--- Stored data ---
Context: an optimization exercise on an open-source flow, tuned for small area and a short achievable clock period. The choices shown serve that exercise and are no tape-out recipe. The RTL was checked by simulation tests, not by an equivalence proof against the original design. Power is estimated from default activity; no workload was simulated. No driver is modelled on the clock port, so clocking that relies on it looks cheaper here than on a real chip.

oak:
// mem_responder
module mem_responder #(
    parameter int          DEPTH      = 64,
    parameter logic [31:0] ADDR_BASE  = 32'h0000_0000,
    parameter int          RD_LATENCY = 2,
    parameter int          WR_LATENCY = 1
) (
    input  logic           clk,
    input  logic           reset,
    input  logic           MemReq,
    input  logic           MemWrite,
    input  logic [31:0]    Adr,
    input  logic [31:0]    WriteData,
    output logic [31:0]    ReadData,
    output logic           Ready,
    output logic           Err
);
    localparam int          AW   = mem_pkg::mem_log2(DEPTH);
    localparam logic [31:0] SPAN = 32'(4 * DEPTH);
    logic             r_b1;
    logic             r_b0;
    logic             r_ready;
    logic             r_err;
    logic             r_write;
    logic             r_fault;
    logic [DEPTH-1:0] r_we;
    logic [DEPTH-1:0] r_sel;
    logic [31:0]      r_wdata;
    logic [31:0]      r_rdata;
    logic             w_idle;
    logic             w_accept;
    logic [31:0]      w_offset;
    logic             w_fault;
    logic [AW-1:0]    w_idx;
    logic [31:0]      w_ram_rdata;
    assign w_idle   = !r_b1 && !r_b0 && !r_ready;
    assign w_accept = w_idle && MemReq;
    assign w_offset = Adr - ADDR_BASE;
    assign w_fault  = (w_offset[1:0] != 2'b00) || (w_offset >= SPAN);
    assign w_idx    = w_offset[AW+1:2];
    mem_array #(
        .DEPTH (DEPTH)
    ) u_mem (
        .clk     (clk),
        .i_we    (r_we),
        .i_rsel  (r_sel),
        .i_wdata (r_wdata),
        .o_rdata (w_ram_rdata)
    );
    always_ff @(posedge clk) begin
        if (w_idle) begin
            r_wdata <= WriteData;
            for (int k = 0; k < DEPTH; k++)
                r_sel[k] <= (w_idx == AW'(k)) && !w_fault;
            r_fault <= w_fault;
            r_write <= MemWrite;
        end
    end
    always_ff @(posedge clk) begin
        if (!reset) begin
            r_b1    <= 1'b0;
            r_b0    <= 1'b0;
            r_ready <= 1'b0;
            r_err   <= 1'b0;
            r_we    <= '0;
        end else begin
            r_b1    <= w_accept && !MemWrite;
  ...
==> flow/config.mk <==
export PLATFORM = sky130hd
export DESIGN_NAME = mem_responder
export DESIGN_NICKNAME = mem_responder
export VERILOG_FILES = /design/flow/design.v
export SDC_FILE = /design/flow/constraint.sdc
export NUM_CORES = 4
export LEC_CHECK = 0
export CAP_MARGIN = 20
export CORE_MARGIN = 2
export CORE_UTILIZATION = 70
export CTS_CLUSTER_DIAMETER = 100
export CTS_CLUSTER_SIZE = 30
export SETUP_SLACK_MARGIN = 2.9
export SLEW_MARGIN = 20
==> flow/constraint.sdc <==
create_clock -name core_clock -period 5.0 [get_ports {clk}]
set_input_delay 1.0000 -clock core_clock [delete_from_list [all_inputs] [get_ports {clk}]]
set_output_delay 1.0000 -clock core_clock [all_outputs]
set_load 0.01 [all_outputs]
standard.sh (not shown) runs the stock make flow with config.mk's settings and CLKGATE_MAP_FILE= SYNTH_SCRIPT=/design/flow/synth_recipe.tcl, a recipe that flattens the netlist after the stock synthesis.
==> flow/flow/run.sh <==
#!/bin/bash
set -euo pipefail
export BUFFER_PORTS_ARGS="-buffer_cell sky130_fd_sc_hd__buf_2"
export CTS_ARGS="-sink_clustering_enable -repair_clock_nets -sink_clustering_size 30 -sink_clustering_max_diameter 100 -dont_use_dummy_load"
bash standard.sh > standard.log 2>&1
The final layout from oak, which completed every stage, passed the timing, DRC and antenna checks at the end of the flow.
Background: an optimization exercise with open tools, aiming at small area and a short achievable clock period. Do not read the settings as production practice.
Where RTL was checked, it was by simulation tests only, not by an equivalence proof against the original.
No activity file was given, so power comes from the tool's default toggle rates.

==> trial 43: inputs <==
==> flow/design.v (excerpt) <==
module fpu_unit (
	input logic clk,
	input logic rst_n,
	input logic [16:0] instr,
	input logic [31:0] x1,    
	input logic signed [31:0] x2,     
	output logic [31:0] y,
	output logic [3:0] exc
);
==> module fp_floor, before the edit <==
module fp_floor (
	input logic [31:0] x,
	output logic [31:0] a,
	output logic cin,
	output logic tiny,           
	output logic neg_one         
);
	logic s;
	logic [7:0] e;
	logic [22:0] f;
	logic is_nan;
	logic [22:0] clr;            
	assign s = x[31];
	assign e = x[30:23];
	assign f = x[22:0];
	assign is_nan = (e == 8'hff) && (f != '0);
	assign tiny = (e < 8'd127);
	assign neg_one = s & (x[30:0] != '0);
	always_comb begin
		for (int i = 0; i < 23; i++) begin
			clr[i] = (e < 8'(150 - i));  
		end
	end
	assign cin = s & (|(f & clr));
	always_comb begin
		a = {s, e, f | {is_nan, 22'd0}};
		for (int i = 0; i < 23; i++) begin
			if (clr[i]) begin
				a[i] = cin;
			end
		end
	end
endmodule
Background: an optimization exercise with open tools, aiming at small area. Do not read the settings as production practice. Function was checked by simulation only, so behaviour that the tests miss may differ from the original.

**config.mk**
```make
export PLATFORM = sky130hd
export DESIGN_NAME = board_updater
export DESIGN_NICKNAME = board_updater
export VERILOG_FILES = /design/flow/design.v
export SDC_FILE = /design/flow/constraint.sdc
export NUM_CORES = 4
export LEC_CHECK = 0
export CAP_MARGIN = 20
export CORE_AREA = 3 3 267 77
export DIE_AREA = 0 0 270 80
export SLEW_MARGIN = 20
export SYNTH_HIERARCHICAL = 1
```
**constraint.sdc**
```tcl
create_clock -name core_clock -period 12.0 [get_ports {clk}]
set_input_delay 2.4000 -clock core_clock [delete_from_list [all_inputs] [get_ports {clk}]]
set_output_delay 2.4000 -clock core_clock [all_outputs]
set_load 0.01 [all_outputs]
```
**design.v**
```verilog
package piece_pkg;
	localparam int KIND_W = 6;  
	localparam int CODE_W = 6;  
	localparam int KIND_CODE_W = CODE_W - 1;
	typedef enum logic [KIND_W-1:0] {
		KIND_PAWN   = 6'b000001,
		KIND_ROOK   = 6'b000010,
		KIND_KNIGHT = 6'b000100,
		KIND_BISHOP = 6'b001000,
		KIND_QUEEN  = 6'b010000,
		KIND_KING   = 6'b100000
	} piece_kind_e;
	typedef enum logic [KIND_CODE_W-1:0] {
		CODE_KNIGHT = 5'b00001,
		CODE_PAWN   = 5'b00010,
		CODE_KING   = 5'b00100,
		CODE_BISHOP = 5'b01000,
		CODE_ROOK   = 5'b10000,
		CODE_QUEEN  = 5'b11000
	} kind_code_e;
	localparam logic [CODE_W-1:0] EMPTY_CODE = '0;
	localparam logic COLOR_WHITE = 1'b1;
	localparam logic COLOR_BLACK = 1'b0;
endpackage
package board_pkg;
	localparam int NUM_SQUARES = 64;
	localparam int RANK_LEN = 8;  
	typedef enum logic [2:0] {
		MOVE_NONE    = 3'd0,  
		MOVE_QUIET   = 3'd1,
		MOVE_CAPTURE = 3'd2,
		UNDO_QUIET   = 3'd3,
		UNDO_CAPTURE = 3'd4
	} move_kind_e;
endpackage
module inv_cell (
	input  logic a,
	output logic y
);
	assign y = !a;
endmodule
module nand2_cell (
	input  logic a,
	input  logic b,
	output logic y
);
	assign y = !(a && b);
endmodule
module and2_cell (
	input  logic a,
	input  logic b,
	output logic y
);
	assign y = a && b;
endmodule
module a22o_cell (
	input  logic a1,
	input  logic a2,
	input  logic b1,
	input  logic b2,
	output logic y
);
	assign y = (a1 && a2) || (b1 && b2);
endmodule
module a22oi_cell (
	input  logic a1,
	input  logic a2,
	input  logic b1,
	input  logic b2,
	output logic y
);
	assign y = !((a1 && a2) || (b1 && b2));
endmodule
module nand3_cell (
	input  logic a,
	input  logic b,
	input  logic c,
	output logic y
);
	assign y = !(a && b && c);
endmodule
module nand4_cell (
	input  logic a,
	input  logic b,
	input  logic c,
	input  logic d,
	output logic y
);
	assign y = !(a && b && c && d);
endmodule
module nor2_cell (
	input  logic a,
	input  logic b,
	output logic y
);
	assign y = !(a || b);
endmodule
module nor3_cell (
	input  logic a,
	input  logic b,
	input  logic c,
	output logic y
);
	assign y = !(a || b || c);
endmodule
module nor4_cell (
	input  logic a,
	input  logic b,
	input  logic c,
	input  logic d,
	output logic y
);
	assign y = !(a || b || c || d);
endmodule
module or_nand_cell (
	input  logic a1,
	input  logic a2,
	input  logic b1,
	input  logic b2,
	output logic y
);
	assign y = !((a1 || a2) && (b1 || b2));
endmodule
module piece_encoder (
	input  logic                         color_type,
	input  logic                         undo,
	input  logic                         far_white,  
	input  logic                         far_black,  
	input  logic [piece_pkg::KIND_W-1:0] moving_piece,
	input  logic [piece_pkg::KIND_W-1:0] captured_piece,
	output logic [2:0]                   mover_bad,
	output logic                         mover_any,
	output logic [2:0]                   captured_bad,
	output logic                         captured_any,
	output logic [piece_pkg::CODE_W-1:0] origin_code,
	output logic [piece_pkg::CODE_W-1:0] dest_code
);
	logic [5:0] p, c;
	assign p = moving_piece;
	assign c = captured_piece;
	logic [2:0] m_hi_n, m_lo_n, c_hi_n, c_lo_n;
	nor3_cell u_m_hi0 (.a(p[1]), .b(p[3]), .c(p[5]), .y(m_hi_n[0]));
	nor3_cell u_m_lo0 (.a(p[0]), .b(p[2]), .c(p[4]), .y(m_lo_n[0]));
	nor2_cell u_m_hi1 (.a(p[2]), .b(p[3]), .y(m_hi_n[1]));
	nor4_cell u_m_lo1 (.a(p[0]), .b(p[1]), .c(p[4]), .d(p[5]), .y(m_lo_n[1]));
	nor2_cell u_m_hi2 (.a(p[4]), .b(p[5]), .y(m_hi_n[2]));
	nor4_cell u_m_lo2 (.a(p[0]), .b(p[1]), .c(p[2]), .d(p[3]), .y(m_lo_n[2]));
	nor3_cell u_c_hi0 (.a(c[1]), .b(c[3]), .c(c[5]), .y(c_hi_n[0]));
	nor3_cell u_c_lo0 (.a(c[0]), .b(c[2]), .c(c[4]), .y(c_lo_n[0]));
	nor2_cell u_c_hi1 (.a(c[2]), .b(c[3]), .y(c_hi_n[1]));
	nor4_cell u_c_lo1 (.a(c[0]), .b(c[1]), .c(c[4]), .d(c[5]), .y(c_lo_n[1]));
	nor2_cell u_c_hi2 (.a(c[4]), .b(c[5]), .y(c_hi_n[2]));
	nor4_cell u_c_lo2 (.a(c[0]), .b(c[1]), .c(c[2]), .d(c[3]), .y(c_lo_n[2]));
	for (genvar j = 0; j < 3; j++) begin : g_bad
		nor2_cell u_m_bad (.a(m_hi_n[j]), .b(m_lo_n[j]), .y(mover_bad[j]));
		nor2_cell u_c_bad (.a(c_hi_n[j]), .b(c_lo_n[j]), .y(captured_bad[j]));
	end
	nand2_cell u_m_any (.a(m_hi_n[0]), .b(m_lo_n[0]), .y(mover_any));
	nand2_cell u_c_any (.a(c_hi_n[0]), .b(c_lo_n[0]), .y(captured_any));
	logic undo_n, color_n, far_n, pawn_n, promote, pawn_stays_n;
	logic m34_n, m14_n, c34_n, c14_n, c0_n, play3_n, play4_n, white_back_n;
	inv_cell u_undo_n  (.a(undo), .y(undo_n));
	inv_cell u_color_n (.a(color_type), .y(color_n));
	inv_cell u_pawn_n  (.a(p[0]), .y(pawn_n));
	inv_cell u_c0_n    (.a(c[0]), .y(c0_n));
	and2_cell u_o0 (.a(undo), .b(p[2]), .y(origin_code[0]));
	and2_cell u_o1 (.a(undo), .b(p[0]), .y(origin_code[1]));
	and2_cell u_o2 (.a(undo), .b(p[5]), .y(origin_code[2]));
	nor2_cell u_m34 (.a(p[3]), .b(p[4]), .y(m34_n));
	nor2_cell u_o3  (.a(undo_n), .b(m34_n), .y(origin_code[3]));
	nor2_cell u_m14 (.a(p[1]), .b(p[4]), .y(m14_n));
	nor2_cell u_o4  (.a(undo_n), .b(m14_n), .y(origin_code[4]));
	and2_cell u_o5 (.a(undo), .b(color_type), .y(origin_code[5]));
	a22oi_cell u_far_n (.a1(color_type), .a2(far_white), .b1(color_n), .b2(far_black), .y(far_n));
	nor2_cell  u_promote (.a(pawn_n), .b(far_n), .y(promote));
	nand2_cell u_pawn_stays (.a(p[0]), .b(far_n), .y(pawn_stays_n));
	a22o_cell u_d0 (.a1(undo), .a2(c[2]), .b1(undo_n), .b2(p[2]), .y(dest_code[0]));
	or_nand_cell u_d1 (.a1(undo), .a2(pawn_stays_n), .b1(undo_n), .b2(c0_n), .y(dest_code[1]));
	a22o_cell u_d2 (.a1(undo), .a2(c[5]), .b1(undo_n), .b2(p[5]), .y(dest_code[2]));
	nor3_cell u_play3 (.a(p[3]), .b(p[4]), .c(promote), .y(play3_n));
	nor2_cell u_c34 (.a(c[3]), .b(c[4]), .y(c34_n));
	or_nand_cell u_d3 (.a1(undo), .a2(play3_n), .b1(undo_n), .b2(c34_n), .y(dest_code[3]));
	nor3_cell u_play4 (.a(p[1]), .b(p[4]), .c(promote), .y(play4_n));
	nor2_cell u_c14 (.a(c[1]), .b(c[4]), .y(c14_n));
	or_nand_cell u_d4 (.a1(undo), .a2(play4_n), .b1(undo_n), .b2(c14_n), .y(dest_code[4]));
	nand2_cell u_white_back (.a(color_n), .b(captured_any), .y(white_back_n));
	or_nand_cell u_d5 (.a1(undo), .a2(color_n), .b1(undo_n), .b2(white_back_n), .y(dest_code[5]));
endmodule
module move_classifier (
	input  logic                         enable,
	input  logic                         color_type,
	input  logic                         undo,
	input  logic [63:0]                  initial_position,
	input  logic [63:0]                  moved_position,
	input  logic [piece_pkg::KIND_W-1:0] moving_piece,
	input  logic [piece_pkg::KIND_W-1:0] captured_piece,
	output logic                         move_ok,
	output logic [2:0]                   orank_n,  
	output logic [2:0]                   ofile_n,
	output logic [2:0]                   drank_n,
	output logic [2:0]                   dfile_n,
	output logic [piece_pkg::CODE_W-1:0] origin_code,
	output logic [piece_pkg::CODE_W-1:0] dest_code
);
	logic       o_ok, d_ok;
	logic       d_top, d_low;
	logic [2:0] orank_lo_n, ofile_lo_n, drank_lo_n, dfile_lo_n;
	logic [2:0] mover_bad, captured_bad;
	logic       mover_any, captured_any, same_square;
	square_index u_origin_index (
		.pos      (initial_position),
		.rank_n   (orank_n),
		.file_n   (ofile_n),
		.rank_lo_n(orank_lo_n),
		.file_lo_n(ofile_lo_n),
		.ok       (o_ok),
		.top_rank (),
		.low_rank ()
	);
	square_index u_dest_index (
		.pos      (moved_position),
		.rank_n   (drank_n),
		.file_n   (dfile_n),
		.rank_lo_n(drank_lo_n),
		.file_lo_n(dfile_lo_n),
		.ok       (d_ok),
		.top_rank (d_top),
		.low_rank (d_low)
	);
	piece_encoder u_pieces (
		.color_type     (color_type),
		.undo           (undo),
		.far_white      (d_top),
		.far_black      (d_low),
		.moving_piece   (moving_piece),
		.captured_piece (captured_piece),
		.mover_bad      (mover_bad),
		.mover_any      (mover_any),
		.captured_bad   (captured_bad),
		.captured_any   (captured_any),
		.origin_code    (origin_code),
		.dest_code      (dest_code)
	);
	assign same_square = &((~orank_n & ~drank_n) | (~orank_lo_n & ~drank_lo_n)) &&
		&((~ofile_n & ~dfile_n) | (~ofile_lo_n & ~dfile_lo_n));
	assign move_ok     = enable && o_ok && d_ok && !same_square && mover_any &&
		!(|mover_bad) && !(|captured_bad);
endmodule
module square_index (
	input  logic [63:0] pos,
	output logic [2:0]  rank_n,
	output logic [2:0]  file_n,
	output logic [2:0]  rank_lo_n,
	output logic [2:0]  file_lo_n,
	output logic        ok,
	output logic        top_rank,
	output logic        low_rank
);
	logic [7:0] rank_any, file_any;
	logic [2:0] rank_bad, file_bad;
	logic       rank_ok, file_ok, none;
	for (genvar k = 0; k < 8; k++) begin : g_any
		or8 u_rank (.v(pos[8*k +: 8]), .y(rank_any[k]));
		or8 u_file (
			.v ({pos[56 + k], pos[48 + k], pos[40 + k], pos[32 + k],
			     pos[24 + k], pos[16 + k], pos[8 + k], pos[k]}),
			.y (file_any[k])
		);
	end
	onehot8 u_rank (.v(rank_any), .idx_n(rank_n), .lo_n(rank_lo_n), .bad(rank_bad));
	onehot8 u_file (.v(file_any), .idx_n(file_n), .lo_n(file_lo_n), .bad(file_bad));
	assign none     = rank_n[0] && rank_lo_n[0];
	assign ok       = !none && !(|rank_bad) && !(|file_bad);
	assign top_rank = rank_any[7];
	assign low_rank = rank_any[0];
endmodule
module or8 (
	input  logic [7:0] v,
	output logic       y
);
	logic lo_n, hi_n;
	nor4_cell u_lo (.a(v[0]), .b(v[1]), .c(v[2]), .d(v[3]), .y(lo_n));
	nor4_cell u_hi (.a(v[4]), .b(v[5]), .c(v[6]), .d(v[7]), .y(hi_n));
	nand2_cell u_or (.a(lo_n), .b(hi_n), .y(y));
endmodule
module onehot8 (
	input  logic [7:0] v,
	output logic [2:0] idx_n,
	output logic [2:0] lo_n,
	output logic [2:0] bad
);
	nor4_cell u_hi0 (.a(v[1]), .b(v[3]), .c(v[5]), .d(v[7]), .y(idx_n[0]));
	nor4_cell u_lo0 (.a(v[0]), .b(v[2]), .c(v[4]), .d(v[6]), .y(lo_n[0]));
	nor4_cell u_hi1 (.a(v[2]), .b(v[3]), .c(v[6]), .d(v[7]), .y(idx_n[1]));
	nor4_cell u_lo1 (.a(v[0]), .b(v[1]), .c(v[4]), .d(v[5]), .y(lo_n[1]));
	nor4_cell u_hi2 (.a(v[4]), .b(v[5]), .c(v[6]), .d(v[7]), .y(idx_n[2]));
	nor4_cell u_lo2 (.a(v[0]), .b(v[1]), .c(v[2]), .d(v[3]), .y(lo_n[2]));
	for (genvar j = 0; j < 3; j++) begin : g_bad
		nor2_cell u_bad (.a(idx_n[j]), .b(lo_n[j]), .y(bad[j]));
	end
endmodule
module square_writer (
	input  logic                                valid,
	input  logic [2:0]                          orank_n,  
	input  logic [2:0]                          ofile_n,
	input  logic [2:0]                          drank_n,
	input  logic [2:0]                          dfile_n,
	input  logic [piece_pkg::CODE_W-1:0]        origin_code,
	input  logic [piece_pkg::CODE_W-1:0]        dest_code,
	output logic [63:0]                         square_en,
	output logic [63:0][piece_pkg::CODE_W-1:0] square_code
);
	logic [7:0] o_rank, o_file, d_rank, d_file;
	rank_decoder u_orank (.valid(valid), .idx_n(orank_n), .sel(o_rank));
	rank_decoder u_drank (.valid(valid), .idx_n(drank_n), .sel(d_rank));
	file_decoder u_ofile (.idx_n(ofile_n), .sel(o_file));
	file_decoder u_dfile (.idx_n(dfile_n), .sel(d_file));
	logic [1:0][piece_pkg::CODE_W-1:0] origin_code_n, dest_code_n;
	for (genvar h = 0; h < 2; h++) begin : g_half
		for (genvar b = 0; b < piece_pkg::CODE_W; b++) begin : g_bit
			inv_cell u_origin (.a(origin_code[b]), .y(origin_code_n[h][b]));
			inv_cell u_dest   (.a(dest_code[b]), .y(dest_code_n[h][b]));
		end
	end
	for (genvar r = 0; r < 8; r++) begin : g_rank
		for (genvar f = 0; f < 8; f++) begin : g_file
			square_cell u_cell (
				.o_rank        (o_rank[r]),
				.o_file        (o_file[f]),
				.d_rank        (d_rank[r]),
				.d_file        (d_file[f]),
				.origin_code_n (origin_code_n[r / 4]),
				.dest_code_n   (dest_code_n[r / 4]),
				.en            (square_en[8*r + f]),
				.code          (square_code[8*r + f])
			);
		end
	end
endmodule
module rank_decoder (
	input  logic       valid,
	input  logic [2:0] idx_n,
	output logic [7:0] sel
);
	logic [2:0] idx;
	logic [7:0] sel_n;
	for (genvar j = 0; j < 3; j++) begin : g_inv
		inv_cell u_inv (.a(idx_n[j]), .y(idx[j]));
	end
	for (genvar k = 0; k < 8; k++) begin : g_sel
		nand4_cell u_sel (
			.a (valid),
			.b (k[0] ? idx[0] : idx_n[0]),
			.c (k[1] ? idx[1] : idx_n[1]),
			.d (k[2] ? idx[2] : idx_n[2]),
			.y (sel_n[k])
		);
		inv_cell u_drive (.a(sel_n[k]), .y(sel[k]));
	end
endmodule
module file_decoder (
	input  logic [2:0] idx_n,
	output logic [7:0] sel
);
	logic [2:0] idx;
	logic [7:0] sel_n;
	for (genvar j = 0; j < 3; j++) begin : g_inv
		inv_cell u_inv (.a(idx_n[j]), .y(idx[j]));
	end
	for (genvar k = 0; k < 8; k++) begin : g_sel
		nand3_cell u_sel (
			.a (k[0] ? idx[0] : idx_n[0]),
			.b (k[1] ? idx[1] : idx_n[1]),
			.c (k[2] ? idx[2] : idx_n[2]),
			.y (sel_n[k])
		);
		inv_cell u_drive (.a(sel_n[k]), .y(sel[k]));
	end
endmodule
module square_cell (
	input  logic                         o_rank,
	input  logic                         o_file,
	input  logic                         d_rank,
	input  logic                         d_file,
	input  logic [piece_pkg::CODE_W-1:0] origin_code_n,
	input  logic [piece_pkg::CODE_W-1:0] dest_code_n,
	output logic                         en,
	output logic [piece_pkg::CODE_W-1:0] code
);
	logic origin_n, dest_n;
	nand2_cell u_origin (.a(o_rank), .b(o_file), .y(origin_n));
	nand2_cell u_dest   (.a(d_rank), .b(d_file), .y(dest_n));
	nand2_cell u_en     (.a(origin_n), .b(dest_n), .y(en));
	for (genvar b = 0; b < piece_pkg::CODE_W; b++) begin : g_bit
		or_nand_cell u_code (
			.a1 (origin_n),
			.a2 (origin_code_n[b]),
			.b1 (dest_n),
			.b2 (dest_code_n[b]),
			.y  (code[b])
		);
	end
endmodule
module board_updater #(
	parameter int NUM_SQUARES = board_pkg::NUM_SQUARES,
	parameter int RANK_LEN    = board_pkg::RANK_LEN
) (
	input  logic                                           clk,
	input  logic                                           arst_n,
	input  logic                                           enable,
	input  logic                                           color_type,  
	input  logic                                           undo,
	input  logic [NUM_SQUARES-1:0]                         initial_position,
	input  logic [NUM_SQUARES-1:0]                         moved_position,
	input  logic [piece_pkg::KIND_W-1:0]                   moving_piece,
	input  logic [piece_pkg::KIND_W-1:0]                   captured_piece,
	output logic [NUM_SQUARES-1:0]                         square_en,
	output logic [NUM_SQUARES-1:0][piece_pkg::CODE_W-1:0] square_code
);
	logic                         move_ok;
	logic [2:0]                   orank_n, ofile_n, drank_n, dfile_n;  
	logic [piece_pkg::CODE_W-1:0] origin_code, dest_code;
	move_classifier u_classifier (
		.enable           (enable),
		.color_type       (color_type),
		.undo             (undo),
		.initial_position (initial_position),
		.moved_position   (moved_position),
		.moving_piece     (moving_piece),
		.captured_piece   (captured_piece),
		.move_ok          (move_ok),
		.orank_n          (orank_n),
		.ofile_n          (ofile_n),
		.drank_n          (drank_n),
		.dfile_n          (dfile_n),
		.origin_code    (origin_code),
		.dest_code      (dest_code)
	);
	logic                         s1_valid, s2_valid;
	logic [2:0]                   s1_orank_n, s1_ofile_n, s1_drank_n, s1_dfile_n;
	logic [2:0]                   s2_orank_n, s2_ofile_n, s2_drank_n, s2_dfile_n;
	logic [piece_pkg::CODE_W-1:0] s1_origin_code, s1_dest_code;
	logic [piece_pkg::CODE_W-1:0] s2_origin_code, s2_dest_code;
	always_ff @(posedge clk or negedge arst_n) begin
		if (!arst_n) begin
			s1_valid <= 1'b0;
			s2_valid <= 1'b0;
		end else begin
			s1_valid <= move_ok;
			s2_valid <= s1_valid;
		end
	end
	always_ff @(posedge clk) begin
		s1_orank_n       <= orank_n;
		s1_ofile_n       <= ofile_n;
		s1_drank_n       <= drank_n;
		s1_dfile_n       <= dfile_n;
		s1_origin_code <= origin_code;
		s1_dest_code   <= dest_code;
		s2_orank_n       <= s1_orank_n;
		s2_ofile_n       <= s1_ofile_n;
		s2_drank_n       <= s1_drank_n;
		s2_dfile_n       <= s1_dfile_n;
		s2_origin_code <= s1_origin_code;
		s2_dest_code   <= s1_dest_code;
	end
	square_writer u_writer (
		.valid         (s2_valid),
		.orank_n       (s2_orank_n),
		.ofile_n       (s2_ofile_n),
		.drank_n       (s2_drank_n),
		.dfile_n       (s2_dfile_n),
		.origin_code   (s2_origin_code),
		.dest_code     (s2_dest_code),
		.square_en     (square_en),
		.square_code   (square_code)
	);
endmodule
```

--- AIM OF THE EXERCISE ---
Filter the entries down to the lines with the word "enum" in them.

--- ANSWER FOR THIS EXERCISE ---
	typedef enum logic [KIND_W-1:0] {
	typedef enum logic [KIND_CODE_W-1:0] {
	typedef enum logic [2:0] {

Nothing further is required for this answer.